An audio version of this essay – read by me – is available below the paywall.
The two most common objections to my first book, The Case Against the Sexual Revolution, were both concerned with female agency.
The first was a classic feminist argument: “who are you to tell women that they can’t choose their choices? If women want to do sex work, sleep around etc., then why should anyone try and stop them?”
The second argument was similar, but from an anti-feminist stance: “women’s choices led to the sexual revolution, and now you have the gall to blame men for female unhappiness. Why can’t women accept the consequences of their own decisions for once?”
Both of these sets of critics start from the same assumption: that women – including some very young women – were the agents of the sexual revolution, having made a clear-eyed decision to liberate themselves, for better or for worse.
As I argued in the book, I don’t believe that women were the agents of the sexual revolution. Norms and laws changed rapidly because of the material changes brought about by new technology, particularly the Pill. If feminist campaigners made any difference, it was by hurrying the process along a bit (sorry, I don’t believe in ‘the great woman theory of history’). The result is a contemporary sexual culture that best serves the interests of a subset of high status men. But those men didn’t design the culture. There was never any conspiracy. This is just what happens when you take innate differences between the sexes and add dechristianisation, the internet, and the Pill. A perfect storm, I guess. Or an imperfect one.
I realise that this analysis doesn’t leave much space for agency, female or otherwise. Which is annoying for people who want to cast women as the main characters in this history, either as heroes or as villains. I understand why so many feminists are desperate to represent women as highly agentic – they’re trying to challenge the very sticky cross-cultural belief that women are childlike in a way that men aren’t. I’m not sure why so many anti-feminists are determined to do the same thing. Perhaps it’s because they’re so hyper-focused on women as the gatekeepers of sex that they assume women possess a similar gatekeeping power across all other domains.
But the truth is that very few people are highly agentic. I suspect that this is one of those personality traits that can be roughly represented as a bell curve, with just a few people at the far-right tail who are really capable of thinking independently, exhibiting self-control, actively changing their environment in pursuit of a higher goal, and generally exerting power over their own lives. Most people aren’t like that – this is what the insult ‘NPC’ is alluding to – and I don’t think that’s a bad thing. The normal way to behave is to do what other people do, aspire to what other people aspire to, and take a passive “it is what it is” attitude towards the culture at large. And that’s fine. After all, a society full of Type A nonconformists would be nightmarish. A bit of conformism is good, actually, as long as people are conforming to a functional model.

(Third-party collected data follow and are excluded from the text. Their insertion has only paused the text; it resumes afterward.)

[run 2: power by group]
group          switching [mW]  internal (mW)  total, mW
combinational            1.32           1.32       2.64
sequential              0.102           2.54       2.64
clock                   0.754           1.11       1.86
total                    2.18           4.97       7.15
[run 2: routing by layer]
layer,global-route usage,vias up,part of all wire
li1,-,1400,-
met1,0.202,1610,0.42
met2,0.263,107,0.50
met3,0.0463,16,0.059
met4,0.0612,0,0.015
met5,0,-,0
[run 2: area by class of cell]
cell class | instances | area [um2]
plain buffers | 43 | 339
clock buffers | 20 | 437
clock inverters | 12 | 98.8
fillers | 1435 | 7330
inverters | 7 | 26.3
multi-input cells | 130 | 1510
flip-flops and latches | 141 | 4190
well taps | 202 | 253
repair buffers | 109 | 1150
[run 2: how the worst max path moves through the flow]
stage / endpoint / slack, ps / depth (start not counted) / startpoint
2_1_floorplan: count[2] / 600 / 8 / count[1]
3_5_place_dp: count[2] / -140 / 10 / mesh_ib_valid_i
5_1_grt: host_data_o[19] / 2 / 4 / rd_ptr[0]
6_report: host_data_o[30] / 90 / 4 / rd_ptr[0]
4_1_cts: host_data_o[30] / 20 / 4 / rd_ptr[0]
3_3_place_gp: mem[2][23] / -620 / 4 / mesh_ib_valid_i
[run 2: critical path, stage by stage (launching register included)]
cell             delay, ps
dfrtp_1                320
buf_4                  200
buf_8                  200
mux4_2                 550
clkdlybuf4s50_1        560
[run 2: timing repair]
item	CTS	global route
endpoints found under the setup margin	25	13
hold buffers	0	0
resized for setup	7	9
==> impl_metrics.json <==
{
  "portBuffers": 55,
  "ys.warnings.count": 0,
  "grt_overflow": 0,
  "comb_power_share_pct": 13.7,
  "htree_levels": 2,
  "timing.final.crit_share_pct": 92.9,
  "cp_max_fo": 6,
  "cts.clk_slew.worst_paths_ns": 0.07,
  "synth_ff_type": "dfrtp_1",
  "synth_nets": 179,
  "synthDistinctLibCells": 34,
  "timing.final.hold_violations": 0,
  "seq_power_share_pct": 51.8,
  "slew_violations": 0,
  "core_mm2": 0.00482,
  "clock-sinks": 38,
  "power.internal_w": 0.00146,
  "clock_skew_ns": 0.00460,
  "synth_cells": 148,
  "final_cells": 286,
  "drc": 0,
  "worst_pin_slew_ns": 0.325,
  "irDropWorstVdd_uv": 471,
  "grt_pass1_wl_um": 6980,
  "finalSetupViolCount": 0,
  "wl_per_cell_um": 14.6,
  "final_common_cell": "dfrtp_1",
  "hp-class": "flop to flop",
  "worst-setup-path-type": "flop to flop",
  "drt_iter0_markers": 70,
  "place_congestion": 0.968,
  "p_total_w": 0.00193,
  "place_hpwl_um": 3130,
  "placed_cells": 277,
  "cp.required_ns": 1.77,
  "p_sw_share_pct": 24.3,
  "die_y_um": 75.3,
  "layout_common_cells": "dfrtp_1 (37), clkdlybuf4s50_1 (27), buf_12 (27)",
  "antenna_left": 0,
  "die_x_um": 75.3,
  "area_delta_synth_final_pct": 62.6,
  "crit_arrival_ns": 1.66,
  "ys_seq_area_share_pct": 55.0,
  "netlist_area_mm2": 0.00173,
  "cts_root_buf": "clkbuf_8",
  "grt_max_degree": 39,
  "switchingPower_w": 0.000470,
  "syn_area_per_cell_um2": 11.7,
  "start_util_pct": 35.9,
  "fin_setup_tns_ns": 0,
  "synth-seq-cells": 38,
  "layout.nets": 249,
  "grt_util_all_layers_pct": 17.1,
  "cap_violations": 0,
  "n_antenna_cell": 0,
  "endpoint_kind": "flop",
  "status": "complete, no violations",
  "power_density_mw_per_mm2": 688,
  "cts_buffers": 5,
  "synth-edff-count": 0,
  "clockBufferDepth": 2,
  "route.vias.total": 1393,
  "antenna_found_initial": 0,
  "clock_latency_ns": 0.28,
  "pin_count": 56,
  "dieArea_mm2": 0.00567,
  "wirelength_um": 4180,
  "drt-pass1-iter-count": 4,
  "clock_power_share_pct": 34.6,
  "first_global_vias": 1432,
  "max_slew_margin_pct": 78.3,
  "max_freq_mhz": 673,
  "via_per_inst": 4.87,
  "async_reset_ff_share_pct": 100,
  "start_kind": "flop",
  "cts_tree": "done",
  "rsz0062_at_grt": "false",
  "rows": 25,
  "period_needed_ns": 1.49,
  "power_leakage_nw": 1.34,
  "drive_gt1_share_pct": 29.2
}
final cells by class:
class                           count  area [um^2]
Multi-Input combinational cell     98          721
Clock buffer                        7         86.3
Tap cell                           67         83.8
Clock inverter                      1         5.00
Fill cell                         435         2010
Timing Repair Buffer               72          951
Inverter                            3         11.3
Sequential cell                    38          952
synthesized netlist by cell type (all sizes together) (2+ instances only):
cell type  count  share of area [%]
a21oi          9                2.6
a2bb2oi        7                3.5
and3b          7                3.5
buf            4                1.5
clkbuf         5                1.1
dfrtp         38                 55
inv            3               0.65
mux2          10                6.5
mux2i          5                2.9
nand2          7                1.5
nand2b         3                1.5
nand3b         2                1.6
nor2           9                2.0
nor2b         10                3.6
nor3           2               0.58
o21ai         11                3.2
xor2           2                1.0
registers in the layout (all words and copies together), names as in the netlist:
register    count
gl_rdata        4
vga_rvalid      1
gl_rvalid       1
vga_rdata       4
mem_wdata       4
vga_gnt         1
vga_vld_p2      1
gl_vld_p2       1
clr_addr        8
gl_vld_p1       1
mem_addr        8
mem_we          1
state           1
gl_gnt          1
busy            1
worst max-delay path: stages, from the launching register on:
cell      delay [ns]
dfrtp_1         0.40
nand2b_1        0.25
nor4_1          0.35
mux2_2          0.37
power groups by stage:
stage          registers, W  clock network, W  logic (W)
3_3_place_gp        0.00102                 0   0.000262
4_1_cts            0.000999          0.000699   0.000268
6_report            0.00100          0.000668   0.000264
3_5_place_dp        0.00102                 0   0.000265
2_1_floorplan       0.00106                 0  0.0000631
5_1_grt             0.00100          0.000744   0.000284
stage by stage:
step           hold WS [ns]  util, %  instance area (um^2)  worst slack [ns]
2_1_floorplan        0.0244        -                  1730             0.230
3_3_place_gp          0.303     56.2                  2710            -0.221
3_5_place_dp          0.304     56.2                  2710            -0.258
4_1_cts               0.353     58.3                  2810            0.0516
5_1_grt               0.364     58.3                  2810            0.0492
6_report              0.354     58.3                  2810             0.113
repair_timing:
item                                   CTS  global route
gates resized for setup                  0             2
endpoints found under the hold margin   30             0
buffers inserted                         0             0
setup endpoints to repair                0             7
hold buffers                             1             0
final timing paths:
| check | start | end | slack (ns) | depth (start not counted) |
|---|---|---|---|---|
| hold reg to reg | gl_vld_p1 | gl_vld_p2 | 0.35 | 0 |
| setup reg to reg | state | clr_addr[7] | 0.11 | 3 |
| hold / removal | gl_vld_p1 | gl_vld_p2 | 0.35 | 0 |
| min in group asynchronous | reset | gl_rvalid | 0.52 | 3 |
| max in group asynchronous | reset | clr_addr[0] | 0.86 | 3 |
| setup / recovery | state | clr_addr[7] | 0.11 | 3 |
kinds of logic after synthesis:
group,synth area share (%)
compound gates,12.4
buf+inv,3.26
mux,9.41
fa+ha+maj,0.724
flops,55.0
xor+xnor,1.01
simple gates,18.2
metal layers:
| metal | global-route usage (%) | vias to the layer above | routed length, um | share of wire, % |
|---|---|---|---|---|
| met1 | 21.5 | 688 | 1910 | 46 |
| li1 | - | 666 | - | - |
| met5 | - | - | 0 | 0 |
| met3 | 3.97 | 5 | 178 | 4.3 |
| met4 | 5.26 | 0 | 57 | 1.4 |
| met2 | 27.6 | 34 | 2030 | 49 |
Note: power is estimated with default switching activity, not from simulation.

But what if the model isn’t functional? That’s the predicament that the 23-year-old OnlyFans star Lily Phillips finds herself in. A new documentary, I Slept With 100 Men in One Day, follows Phillips in the weeks leading up to an event in which she… well… “sleeps” isn’t really the right term. Phillips is, in her own words, “ran through by 100 guys” – random men recruited from her OnlyFans subscribers, invited to an AirBnB in London, and offered five minutes each. The event lasted fourteen hours. At the end, the cameraman entered the sex room and was so appalled by the smell that he audibly retched.
A clip of Phillips breaking down in tears after the 101st man has been making the rounds online and a popular opinion on Twitter is that she’s an evil whore. She chose this, the haters say, and she’ll keep choosing it – Phillips is planning to do the same thing in February, but this time with 1000 men. Her critics think she just loves money and attention. Her fans think she’s a businesswoman taking on an ambitious challenge. I think she’s sprinting for a cliff edge.